By Eva Bjerring
The new expansion of the Louvre in Lens is 360 meters of steel and glass unfolding on top of an old coal mine and expected to attract 500.000 visitors each year. It is a museum that aims at educating visitors in how to look at art and on top of that revitalize the post-industrial town Lens in France.
The Louvre-Lens is the sister gallery of the Musée du Louvre based just one hour from Paris with the TGV high speed train. The Louvre-Lens was one of France’s biggest developments in 2012 and opened in December of the same year after an international competition won by New York-based Imrey Culbert, Tokyo-based Pritzker Prise awardee SANAA (Kazuyo Sejima and Ryue Nishizawa), and French landscape architects Mosbach Paysagistes in 2006.
Since 1793, the Louvre Palais has been a national museum whose collections are available to the entire nation of France and whose mission is to reach out to regions beyond Paris. The new gallery holds its own departments and a full range of artistic, social, and educational programs and activities. Though it won’t have a collection of its own, it will be filled with works of art from the collections of the Louvre.
Dissolving into the landscape
The SANAA branch of the Louvre spans 300,000 square feet of new construction, devoting over 75,000 square feet of galleries and accessible storage areas for hundreds of treasures from the Louvre’s collection.
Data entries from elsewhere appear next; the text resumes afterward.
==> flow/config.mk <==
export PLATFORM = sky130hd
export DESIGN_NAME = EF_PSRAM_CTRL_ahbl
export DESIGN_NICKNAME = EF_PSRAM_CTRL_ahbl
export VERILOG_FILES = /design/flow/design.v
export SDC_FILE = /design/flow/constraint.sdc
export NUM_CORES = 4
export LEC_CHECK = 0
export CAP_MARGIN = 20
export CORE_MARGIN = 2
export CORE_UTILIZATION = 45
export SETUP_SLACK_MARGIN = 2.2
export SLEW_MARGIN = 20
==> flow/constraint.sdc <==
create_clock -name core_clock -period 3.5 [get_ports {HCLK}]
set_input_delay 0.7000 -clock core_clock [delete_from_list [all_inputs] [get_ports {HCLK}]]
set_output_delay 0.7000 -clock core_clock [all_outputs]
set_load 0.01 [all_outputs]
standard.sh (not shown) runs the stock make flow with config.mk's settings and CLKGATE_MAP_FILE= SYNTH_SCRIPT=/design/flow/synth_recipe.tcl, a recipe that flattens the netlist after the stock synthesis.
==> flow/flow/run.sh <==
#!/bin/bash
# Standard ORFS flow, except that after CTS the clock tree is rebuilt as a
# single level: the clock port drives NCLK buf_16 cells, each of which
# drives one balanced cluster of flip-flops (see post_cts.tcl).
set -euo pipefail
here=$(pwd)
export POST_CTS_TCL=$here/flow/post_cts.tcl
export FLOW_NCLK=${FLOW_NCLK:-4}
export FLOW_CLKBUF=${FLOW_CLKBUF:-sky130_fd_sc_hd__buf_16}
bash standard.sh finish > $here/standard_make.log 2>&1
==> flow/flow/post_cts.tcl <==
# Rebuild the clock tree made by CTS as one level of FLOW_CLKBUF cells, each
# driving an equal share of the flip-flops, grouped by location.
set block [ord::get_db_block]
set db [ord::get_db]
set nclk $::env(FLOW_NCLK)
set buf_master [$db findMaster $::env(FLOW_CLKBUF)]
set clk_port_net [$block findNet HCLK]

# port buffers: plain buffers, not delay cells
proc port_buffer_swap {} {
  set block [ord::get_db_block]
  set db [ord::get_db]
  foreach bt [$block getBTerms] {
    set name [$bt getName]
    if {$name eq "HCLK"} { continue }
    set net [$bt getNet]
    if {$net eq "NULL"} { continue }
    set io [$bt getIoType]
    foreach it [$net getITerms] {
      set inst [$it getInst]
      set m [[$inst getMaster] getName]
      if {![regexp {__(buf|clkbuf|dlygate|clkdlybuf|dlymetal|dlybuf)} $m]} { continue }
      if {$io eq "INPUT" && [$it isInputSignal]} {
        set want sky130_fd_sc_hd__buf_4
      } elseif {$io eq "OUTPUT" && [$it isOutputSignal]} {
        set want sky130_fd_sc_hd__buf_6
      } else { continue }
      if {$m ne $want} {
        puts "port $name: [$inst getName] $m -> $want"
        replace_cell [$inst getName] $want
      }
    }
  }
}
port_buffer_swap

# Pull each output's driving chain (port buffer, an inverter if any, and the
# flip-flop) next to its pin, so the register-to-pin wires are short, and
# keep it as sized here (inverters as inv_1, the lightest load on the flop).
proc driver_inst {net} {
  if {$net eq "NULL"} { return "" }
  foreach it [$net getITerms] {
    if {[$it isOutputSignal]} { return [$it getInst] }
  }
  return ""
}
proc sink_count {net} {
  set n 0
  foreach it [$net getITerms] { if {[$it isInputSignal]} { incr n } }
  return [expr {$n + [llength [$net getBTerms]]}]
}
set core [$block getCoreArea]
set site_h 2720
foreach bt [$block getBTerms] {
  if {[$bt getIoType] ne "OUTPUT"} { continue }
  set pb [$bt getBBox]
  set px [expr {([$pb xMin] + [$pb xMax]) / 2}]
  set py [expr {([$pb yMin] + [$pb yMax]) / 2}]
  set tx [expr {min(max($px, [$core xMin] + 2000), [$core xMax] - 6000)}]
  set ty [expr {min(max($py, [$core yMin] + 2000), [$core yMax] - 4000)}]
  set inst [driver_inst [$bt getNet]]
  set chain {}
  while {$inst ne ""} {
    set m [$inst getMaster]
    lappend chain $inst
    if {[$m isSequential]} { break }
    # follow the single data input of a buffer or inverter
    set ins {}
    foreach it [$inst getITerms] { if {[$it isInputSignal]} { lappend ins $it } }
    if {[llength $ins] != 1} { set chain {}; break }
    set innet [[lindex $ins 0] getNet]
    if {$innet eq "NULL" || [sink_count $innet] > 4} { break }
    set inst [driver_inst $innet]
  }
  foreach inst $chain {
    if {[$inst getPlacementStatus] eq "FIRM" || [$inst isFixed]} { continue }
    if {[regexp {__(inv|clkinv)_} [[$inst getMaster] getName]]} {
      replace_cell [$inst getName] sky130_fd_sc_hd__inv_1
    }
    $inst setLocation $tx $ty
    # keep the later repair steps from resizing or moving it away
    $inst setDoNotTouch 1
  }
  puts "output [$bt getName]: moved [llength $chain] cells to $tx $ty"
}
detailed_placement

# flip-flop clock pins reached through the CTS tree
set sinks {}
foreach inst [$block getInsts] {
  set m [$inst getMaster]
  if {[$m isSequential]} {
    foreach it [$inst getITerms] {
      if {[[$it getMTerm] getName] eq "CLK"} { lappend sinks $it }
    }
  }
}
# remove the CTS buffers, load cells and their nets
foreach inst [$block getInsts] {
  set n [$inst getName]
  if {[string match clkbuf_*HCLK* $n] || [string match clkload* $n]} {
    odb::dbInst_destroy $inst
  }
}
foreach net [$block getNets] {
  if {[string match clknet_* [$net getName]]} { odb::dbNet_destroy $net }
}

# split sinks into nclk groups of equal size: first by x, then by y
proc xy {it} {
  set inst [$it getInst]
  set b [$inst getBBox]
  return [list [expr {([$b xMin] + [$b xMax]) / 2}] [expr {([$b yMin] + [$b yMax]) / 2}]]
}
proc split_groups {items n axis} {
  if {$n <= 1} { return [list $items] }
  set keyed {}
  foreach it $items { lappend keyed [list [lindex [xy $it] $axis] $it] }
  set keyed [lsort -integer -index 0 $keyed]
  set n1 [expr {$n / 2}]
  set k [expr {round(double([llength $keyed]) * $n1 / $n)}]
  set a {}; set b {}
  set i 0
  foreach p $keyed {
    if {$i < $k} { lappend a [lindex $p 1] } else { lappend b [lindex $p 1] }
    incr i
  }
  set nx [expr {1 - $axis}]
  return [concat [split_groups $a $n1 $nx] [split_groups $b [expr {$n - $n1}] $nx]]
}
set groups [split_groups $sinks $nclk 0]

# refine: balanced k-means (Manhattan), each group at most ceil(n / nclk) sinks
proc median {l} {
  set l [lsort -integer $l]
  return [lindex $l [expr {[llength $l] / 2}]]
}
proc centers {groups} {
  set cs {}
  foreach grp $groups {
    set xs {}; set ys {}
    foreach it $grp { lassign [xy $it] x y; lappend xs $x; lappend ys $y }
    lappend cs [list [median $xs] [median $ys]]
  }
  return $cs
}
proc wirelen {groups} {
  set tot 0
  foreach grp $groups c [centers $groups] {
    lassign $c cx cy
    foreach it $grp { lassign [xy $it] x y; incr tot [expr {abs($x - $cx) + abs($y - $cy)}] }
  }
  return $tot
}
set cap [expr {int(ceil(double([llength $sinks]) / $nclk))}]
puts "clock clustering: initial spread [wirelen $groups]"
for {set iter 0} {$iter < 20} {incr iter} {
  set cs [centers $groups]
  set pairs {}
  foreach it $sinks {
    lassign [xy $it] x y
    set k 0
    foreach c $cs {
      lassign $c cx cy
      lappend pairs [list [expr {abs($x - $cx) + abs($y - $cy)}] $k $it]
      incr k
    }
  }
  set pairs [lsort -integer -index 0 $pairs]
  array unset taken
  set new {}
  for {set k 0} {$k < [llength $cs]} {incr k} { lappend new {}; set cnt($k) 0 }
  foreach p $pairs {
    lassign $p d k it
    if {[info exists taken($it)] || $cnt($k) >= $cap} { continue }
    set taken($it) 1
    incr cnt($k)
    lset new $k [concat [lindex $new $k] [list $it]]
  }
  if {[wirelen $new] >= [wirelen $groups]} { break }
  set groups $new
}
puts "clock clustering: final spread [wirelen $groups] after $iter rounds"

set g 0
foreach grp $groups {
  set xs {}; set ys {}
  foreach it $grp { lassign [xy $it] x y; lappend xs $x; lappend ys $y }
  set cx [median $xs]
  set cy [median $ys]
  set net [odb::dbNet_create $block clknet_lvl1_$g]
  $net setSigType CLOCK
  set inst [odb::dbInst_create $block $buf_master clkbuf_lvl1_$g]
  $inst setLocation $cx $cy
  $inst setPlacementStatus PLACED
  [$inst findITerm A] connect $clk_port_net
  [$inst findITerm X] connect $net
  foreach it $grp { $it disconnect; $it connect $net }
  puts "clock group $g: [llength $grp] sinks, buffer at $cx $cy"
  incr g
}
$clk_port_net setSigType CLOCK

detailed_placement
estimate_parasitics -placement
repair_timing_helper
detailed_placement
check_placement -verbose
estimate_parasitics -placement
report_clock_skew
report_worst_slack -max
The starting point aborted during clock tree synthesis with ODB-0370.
Because of the 153 acre site being slightly higher than its surrounding the design strategy called for a series of five pavilions – low one-story structures that gracefully enhance and dissolve into the landscape rather than overpower it.
All of the buildings, whether reflective or transparent, meander slightly along with the gentle curves of the site. To actually fuse nature with the structures a highly reflective polished and anodized aluminum facade clads the volumes, creating blurred reflections of the surroundings, changing with the scenery, the weather, and the position of the person viewing it.
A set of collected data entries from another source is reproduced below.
This is an optimization exercise on Yosys and OpenROAD, whose aim is small area, not a production implementation.
Power is estimated from default activity; no workload was simulated.

== run 1 ==
==> flow/design.v (excerpt) <==
module lms_filter #(
    parameter DW = 16,
    parameter M  = 32,
    parameter MU = 16'd32     
)(
    input wire clk,
    input wire rst_n,
    input wire signed [DW-1:0] pcm_in,
    input wire pcm_valid,
    input wire speech,
    output reg signed [DW-1:0] pcm_out,
    output reg pcm_out_valid
);
Size in the first run: about 2,400 cells after synthesis, ~1,100 flip-flops, roughly 37 I/O pins, ~32,000 sq um of cells after synthesis.
export LEC_CHECK = 0
export CAP_MARGIN = 20
export CORE_MARGIN = 2
export CORE_UTILIZATION = 70
export CTS_BUF_LIST = sky130_fd_sc_hd__clkbuf_8
export CTS_CLUSTER_DIAMETER = 50
export CTS_CLUSTER_SIZE = 20
export PLACE_DENSITY = 0.8
export SLEW_MARGIN = 20
create_clock -name core_clock -period 14.0 [get_ports {clk}]
run.sh (not shown) runs the stock make flow with config.mk's settings and CLKGATE_MAP_FILE= SYNTH_SCRIPT=/design/flow/synth_recipe.tcl, a recipe that flattens the netlist after the stock synthesis.
diff inputs: run 1 => run 2
# run 1
export LEC_CHECK = 0
export CAP_MARGIN = 20
export CORE_MARGIN = 2
export CORE_UTILIZATION = 70
export CTS_BUF_LIST = sky130_fd_sc_hd__clkbuf_8
export CTS_CLUSTER_DIAMETER = 50
export CTS_CLUSTER_SIZE = 20
export PLACE_DENSITY = 0.8
export SLEW_MARGIN = 20
create_clock -name core_clock -period 14.0 [get_ports {clk}]
# run 2
export LEC_CHECK = 0
export CAP_MARGIN = 20
export CORE_MARGIN = 2
export CORE_UTILIZATION = 70
export CTS_BUF_LIST = sky130_fd_sc_hd__clkbuf_16
export CTS_CLUSTER_DIAMETER = 60
export CTS_CLUSTER_SIZE = 25
export PLACE_DENSITY = 0.8
export SLEW_MARGIN = 20
create_clock -name core_clock -period 14.0 [get_ports {clk}]
==> comparison <==
Per the comparison of run 2 with run 1, worst max-slew margin expressed relative to the limit went down, final design instance area without fill increased by 1.0% relative to the old numbers.
Area taken by multi-input logic gates, run 1 and run 2, higher one = run 1.
Global-route usage was lower in run 1 than in run 2.
Compared to run 1, run 2 has number of H-tree levels 1 lower.
Run comparison: run 2 uppermost layer routed met5; run 1 uppermost layer routed met4
This design comes from an exercise in tuning for small area, a short achievable clock period and few clock cycles per item on the open sky130 flow, not from production work.

Design matrixProcessor, start of the top module:
module matrixProcessor #(
	parameter WIDTH = 32
) (
	input wire clk,
	input wire rst_n,
	input wire start,
	input wire [13:0] workItemCount,
	input wire [WIDTH - 1:0] matrixInAddr,
	input wire [WIDTH - 1:0] dataInAddr,
	input wire [WIDTH - 1:0] dataOutAddr,
	input wire [WIDTH - 1:0] dataIn,
	output reg [WIDTH - 1:0] readAddr,
	output reg [WIDTH - 1:0] writeAddr,
	output reg [WIDTH - 1:0] writeData,
	output reg writeEn
	);
	reg busy;
	reg [4:0] rs;
	reg pro;           
	reg macOn;         
	reg divOn;         
	reg wrOn;          
	reg [13:0] fcnt;   
	reg notLast;       
	wire finalW = busy & wrOn & ~divOn & (rs == 5'd3);
	wire accept = start & (~busy | finalW);
	wire frameEnd = (rs == 5'd19);
	wire [4:0] rsNext = accept ? 5'd16 : (frameEnd ? 5'd0 : rs + 5'd1);
	wire wrOnNext = accept ? 1'b0 : (frameEnd ? divOn : wrOn);
	wire busyNext = accept | (busy & ~finalW);
	always @(posedge clk) begin
		if (~rst_n) begin
			busy <= 1'b0;
			writeEn <= 1'b0;
		end else begin
			busy <= busyNext;
			writeEn <= busyNext & wrOnNext & (rsNext <= 5'd3);
		end
	end
	reg atRs0;     
	reg atMac;     
	reg atVLoad;   
	reg accHold;   
	reg [3:0] rowEnd;   
	always @(posedge clk) begin
		atRs0 <= (rsNext == 5'd0);
		atMac <= (rsNext >= 5'd1) & (rsNext <= 5'd16);
		atVLoad <= (rsNext >= 5'd17) | (rsNext == 5'd0);
		accHold <= (rsNext >= 5'd3) & (rsNext <= 5'd18) & (rsNext[1:0] != 2'd3);
		rowEnd[0] <= (rsNext == 5'd6);
		rowEnd[1] <= (rsNext == 5'd10);
		rowEnd[2] <= (rsNext == 5'd14);
		rowEnd[3] <= (rsNext == 5'd18);
	end
	always @(posedge clk) begin
		notLast <= (fcnt != workItemCount);
		rs <= rsNext;
		wrOn <= wrOnNext;
		if (accept) begin
			pro <= 1'b1;
			macOn <= 1'b0;
			divOn <= 1'b0;
			fcnt <= 14'd0;
		end else if (frameEnd) begin
			pro <= 1'b0;
			divOn <= macOn;
			macOn <= pro | (macOn & notLast);
			if (~pro) fcnt <= fcnt + 14'd1;
		end
	end
	reg [WIDTH - 1:2] vptr;   
	wire [WIDTH - 1:0] readAddrInc = readAddr + 32'd4;
	wire readMatrixNext = (rsNext <= 5'd15);
	always @(posedge clk) begin
		if (accept) readAddr[31:2] <= dataInAddr[31:2];
		else if (frameEnd) readAddr[31:2] <= matrixInAddr[31:2];
		else if (rs == 5'd15) readAddr[31:2] <= vptr[31:2];
		else readAddr[31:2] <= readAddrInc[31:2];
		readAddr[1:0] <= readMatrixNext ? matrixInAddr[1:0] : dataInAddr[1:0];
		if (frameEnd) vptr[31:2] <= readAddrInc[31:2];
  ...
Size in the first run: about 770 flip-flops, roughly 58000 um2 of cells after synthesis.
==> module recipStep2, before the edit <==
module recipStep2 (
	input wire [31:0] rem,
	input wire [31:0] m,
	output wire [31:0] remNext,
	output wire q1,
	output wire q0
	);
	wire [34:0] r2 = {2'b00, rem, 1'b0};
	wire [34:0] r4 = {1'b0, rem, 2'b00};
	wire [34:0] nm1 = ~{3'b000, m};
	wire [34:0] nm2 = ~{2'b00, m, 1'b0};
	wire [34:0] cs = r4 ^ nm1 ^ nm2;
	wire [34:0] cc = (r4 & nm1) | (r4 & nm2) | (nm1 & nm2);
	wire [34:0] t1 = r2 + nm1 + 35'd1;                  
	wire [34:0] ta = cs + {cc[33:0], 1'b0} + 35'd2;     
	wire [34:0] tb = r4 + nm1 + 35'd1;                  
	assign q1 = ~t1[34];
	assign q0 = q1 ? ~ta[34] : ~tb[34];
	assign remNext = q1 ? (q0 ? ta[31:0] : {t1[30:0], 1'b0})
	                    : (q0 ? tb[31:0] : {rem[29:0], 2'b00});
endmodule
The roofs, partly in glass, bring in daylight and the sky above lifting the gallery to modern, airy and welcoming standards. A design grip characterizing all of the Louvre-Lens, described by the SANAA office as a low, easily accessible structure that integrates into the site without imposing on it by its presence.
|We conceived this new Louvre to be everything the Palais Louvre is not, and sought to create transparency both literally and figuratively.|
|/ Celia Imrey, Principal of Imrey Culbert|
Mirroring Louvre Paris – in its own fashion
The 5 buildings, 4 rectangular and one large square in the center, mirror the design of the Paris Louvre with its two outstretched wings.
At the Louvre-Lens the transparent center square serves as the main reception area and a public space for the local population. Here you will also find the up to date multimedia library, museum store and the cafeteria.
The two easternmost pavilions are the principal exhibition halls, one being the opaque Galerie du Temps (Gallery of Time) – this semi-permanent installation exhibits the masterpieces from the Louvre Paris regardless of styles and places of origin and arranged in chronological order, which is a striking departure from the way art is exhibited in the Louvre Paris. The main focus is art from the periods of the Antiquity, the Middle Ages and Modern art.
The center pavilion serves as the main reception area and a public space for the local population. Here you will also find an up to date multimedia library, museum store and the cafeteria. The next pavilion houses temporary exhibitions, and the final a 300-seat auditorium.
The master wing of the museum, the Galeries du Temps, Le Pavillon de Verre (Glass Pavilion) is a continuation of the Galerie du temps. Here visitors find artworks from neighboring museums in the region. Finally, La Galerie d’Exposition Temporaire houses the museum’s two temporary exhibits per year.
How to look at art
One of the museum’s objectives is to teach the public how to look at art. Works will be presented in an educational context, which will draw heavily on the latest information and communication technologies.
To make the works easier to understand, the collections will be displayed transversally, reaching beyond the limits of the traditional museum departments, thus giving visitors a new understanding of the works.
The architects have added an Introductory Gallery, accessible via a large staircase, where visitors can peer down onto the museum’s reserves and the studios where artworks are being prepared for display.